Es sei falsch, jetzt pauschale und übereilte Rückführungen zu propagieren, erklärte die SPD-Politikerin. Stattdessen solle man überlegen, wie Syrer beim Wiederaufbau helfen könnten, ohne ihren Aufenthaltsstatus zu verlieren. Auch der Migrationsexperte Knaus äußerte Unverständnis über die Pläne der CSU. Eine Rechtsstaatspartei solle nicht am Beginn eines Jahres mit wichtigen Wahlen Dinge versprechen, die sie nicht halten könne, sagte Knaus im Deutschlandfunk.

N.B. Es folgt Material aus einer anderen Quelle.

## config.mk

```make
export PLATFORM = sky130hd
export DESIGN_NAME = control_sequencer
export DESIGN_NICKNAME = d
export VERILOG_FILES = /design/src/rtl/sap_pkg.sv /design/src/rtl/step_counter.sv /design/src/rtl/control_sequencer.sv
export SDC_FILE = /design/constraint.sdc
export NUM_CORES = 1
export LEC_CHECK = 0
export BUFFER_PORTS_ARGS = -buffer_cell sky130_fd_sc_hd__buf_2
export CAP_MARGIN = 20
export CORE_AREA = 3 3 40 42
export DETAILED_ROUTE_END_ITERATION = 7
export DIE_AREA = 0 0 43 45
export PLACE_DENSITY = 0.91
export SLEW_MARGIN = 20
export SYNTH_ARGS = -nofsm -noshare
export SYNTH_HDL_FRONTEND = slang
export SYNTH_SLANG_ARGS = --single-unit
```

## constraint.sdc

```tcl
create_clock -name clk -period 2.5 [get_ports clk]
set_input_delay 0.5 -clock clk [delete_from_list [all_inputs] [get_ports clk]]
set_output_delay 0.5 -clock clk [all_outputs]
set_load 0.01 [all_outputs]
```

Die CSU macht sich in einem Beschlussentwurf zur bevorstehenden Klausurtagung ihrer Bundestagslandesgruppe für eine - so wörtlich - " Abschiebeoffensive" stark. Sie begründet ihre Position mit dem Ende des Bürgerkrieges und dem Wiederaufbau in Syrien.
Die CSU-Abgeordneten treffen sich in der kommenden Woche zu ihrer traditionellen Klausur im oberbayerischen Kloster Seeon.
Diese Nachricht wurde am 03.01.2026 im Programm Deutschlandfunk gesendet.